Figure 3.

NEIL1 and OGG1 control the repair of DNA damage in response to X-ray radiation in a TRIM26-dependent manner. (A–C) U2OS cells treated with NT control siRNA, plus the combinations of trim26 knockdown alone and with either (A) neil1, (B) nth1, or (C) ogg1 siRNA were irradiated with X-ray irradiation (1.5 Gy) and alkali-labile sites and DNA single-strand breaks measured at 0–60 min post-treatment using the alkaline comet assay. Shown is the mean % tail DNA ± S.D. * p < 0.05, ** p < 0.02, and *** p < 0.01 as analyzed by a two-sample t-test. (D,G) WCE from U2OS cells with either (D) Flag-NEIL1 or (G) Flag-OGG1 overexpression were prepared and analyzed by SDS-PAGE and immunoblotting with the indicated antibodies. (E,F) Clonogenic survival of cells containing either (E) NEIL1 or (F) OGG1 overexpression was analyzed following treatment with increasing doses of X-ray irradiation (0–4 Gy).

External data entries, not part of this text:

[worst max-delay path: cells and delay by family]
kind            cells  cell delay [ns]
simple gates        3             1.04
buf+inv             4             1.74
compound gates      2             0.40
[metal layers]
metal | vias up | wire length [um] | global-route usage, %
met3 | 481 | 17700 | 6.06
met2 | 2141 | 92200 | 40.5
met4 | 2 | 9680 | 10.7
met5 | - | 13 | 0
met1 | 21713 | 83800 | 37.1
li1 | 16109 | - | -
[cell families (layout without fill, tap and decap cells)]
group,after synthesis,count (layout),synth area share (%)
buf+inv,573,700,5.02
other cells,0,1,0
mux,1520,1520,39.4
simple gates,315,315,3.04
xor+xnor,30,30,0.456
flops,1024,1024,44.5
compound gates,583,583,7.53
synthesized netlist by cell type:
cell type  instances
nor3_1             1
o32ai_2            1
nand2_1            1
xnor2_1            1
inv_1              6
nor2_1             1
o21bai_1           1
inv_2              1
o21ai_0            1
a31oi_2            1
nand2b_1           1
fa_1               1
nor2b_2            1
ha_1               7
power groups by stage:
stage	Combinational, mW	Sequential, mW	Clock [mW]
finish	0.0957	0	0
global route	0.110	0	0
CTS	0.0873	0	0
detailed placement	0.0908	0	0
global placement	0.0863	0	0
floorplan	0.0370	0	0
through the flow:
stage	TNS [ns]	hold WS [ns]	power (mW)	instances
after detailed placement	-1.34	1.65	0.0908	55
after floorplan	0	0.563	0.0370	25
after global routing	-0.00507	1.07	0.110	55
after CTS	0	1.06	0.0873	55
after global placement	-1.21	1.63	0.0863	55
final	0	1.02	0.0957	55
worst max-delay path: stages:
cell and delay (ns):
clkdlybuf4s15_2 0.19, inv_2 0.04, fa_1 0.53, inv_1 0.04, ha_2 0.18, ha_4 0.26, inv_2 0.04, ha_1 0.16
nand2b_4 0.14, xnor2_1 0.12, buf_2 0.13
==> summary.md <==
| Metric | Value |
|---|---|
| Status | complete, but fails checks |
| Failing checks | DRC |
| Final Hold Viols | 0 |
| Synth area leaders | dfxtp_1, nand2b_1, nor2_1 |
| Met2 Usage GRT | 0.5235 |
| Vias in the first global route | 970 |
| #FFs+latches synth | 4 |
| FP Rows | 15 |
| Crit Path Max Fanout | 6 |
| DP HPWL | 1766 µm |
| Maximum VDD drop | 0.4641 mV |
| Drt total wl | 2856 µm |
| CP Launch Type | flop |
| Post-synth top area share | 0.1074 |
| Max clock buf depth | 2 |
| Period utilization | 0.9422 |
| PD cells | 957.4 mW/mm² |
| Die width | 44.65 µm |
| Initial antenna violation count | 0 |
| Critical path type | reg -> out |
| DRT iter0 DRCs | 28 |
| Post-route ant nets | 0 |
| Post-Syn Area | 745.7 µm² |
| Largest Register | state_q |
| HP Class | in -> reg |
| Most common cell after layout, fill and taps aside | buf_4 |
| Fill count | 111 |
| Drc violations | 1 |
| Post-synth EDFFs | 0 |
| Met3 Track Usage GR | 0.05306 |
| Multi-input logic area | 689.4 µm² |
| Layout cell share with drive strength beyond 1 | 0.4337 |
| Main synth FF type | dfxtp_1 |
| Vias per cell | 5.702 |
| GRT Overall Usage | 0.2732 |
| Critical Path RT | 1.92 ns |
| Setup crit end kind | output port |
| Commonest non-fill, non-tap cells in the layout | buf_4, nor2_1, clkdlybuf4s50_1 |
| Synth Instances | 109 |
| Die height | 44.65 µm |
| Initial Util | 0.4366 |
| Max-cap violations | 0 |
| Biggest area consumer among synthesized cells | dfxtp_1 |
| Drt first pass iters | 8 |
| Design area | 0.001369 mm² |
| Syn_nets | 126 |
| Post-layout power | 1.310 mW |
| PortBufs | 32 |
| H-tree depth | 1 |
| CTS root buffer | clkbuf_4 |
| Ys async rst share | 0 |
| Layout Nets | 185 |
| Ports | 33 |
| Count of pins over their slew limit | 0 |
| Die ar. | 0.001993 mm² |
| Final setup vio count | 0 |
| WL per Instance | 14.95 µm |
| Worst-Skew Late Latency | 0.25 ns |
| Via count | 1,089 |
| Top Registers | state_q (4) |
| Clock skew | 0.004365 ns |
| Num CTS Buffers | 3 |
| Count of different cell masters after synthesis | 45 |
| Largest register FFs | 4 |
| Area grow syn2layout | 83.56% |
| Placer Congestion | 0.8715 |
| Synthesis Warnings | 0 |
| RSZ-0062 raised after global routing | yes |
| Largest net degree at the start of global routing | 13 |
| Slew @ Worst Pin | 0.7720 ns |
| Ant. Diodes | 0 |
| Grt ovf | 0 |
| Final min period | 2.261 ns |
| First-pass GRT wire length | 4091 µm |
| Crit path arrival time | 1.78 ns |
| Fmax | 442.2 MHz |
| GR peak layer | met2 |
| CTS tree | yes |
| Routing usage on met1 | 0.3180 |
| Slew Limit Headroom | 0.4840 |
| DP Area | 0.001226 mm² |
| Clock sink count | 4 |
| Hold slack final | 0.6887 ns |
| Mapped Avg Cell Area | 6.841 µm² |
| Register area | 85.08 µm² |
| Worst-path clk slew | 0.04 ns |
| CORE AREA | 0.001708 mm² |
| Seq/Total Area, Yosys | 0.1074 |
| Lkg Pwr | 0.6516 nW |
[config.mk]
export PLATFORM = sky130hd
export DESIGN_NAME = fixed_point_multiplication2
export DESIGN_NICKNAME = d
export VERILOG_FILES = /design/src/rtl/fixed_point_multiplication2.sv
export SDC_FILE = /design/constraint.sdc
export NUM_CORES = 1
export LEC_CHECK = 0
export BUFFER_PORTS_ARGS = -buffer_cell sky130_fd_sc_hd__buf_2
export CAP_MARGIN = 30
export CORE_ASPECT_RATIO = 1.2
export CORE_MARGIN = 3
export CORE_UTILIZATION = 35
export CTS_CLUSTER_DIAMETER = 50
export CTS_CLUSTER_SIZE = 25
export DETAILED_ROUTE_END_ITERATION = 8
export GPL_ROUTABILITY_DRIVEN = 0
export HOLD_SLACK_MARGIN = 0.02
export SYNTH_ARGS = -nofsm -noshare
export SYNTH_HDL_FRONTEND = slang
export SYNTH_SLANG_ARGS = --single-unit
[constraint.sdc]
create_clock -name clk -period 2.4 [get_ports clk]
set_input_delay 0.36 -clock clk [delete_from_list [all_inputs] [get_ports clk]]
set_output_delay 0.36 -clock clk [all_outputs]
set_load 0.03 [all_outputs]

Shown is the mean surviving fraction ± S.E from at least three independent experiments. (H,I) U2OS cells containing either (H) NEIL1 or (I) OGG1 overexpression were irradiated with X-ray irradiation (1.5 Gy) and alkali-labile sites and DNA single-strand breaks measured at 0–60 min post-treatment using the alkaline comet assay. Shown is the mean % tail DNA ± S.D. * p < 0.05, ** p < 0.02, and *** p < 0.005 as analyzed by a two-sample t-test.